### PROBLEM DESCRIPTION
Pick out each line in these entries that contains the string "input".

### RECORDS PROVIDED
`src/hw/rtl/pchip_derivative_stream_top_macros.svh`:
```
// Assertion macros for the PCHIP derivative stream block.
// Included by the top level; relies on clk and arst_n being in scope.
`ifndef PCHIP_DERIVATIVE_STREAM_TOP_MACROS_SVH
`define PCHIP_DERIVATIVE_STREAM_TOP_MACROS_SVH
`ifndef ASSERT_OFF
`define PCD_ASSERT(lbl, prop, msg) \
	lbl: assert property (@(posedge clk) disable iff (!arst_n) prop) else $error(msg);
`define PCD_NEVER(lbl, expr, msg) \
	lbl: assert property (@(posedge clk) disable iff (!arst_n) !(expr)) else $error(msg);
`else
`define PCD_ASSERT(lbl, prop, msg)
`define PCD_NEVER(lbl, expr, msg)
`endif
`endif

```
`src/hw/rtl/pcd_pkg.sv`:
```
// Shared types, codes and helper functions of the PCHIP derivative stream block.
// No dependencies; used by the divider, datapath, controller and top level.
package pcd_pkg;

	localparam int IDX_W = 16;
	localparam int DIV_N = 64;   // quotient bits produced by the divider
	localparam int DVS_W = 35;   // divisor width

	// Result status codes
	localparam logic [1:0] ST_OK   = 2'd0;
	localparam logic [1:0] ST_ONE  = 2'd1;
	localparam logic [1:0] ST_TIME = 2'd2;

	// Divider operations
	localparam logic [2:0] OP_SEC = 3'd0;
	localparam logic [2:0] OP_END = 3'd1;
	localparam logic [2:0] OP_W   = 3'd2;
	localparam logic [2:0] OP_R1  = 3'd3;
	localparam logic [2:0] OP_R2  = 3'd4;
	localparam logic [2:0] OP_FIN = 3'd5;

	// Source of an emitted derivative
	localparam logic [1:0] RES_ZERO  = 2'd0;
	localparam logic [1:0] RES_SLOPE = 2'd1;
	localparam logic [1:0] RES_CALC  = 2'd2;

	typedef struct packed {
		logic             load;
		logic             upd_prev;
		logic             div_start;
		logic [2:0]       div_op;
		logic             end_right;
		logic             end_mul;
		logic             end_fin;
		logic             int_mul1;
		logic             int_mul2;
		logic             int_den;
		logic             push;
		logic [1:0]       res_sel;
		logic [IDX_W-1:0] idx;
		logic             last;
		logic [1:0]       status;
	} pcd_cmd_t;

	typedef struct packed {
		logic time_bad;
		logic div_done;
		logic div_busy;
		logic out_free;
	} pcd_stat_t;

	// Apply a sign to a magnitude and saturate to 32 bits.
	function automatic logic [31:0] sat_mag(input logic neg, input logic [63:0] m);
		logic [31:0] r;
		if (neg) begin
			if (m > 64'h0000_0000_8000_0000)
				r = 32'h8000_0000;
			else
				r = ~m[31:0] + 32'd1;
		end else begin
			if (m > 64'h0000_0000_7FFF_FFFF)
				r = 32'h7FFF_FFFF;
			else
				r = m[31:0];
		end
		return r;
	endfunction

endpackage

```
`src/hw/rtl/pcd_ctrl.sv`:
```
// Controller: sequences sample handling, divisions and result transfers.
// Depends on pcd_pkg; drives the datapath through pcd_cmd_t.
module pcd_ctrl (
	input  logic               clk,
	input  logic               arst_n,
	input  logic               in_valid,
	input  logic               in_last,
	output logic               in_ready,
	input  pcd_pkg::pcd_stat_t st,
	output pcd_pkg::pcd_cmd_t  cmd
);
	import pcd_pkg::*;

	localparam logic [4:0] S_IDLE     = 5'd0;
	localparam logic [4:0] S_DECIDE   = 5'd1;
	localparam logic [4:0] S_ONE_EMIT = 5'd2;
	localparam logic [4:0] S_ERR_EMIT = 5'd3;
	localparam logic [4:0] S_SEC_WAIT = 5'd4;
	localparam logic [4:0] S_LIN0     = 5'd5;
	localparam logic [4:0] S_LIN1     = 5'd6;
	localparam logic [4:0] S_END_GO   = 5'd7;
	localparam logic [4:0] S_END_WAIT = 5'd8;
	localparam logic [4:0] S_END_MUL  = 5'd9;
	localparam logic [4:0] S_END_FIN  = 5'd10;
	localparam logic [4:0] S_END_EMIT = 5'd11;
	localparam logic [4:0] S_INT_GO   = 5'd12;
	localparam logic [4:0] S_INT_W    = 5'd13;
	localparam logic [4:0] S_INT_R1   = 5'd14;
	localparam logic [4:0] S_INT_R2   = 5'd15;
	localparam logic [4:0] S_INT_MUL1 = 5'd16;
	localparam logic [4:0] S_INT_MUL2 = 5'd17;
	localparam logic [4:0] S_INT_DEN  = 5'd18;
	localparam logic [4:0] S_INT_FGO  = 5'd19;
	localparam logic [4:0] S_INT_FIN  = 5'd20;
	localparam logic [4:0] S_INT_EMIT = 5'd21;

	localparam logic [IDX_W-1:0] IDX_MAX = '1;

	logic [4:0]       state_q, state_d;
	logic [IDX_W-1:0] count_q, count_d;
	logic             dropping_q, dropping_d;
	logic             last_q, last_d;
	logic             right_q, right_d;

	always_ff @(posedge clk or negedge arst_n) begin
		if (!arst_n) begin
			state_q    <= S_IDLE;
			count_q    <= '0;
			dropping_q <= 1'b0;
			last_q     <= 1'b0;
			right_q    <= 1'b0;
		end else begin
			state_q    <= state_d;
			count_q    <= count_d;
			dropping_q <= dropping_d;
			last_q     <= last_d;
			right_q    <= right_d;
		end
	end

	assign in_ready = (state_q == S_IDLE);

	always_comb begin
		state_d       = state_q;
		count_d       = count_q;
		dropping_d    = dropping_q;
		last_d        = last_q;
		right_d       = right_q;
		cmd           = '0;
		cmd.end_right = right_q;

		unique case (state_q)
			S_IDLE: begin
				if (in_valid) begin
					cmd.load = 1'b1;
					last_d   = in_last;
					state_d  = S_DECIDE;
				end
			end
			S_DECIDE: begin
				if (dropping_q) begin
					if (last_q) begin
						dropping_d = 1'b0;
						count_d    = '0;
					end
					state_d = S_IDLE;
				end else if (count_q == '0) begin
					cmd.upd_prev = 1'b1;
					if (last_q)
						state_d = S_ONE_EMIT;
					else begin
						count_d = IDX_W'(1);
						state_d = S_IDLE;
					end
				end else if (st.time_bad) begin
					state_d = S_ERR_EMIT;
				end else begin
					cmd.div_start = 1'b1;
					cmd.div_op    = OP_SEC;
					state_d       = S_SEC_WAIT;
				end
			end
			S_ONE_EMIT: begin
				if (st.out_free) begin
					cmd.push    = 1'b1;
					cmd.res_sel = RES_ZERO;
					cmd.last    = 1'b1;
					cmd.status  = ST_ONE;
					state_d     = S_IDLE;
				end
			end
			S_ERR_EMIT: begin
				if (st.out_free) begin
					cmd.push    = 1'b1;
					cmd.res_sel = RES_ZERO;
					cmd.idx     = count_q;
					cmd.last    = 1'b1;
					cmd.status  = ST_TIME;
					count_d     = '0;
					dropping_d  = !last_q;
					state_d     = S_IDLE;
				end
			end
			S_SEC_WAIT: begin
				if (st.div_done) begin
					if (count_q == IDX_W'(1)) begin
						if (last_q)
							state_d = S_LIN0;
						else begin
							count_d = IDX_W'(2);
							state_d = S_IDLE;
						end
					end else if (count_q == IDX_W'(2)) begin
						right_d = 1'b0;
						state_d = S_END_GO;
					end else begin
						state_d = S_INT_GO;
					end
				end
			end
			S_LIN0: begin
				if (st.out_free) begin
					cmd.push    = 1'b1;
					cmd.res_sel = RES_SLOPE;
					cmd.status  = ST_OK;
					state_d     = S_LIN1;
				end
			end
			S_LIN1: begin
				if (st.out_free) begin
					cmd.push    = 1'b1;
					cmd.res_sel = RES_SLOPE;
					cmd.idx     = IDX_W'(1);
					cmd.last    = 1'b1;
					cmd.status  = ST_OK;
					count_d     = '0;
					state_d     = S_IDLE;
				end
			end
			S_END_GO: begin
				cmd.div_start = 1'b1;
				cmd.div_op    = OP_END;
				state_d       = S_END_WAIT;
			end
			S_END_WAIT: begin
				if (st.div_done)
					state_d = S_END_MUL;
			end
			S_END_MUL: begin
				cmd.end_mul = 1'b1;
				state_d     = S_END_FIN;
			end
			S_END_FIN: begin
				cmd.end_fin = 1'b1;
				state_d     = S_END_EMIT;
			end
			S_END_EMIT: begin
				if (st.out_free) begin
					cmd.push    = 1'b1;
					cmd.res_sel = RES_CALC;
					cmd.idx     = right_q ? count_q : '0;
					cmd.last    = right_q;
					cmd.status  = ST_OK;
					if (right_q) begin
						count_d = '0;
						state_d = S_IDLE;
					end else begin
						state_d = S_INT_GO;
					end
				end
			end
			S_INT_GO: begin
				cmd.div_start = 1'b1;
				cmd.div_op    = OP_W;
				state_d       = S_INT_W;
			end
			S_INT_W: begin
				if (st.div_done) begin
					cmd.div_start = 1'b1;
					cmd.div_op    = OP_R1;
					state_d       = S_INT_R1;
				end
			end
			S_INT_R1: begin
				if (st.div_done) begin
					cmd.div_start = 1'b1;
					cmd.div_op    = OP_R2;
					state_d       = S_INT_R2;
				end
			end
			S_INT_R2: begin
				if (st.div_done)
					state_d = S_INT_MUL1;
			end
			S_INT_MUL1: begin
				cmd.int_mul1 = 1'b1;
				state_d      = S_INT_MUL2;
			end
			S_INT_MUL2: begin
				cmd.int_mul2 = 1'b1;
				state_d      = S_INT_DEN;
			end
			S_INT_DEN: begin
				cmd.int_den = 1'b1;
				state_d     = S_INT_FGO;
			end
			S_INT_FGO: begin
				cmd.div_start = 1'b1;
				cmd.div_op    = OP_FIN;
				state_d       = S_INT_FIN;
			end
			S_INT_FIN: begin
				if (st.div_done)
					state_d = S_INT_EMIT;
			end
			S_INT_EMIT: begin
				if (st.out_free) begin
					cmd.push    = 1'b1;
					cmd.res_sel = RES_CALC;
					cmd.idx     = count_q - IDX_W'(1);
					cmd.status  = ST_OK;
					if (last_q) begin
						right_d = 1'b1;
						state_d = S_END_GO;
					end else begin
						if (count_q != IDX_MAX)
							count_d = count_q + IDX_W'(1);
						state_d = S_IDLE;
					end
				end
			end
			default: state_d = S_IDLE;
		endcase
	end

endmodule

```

### EXERCISE ANSWER
	function automatic logic [31:0] sat_mag(input logic neg, input logic [63:0] m);
	input  logic               clk,
	input  logic               arst_n,
	input  logic               in_valid,
	input  logic               in_last,
	input  pcd_pkg::pcd_stat_t st,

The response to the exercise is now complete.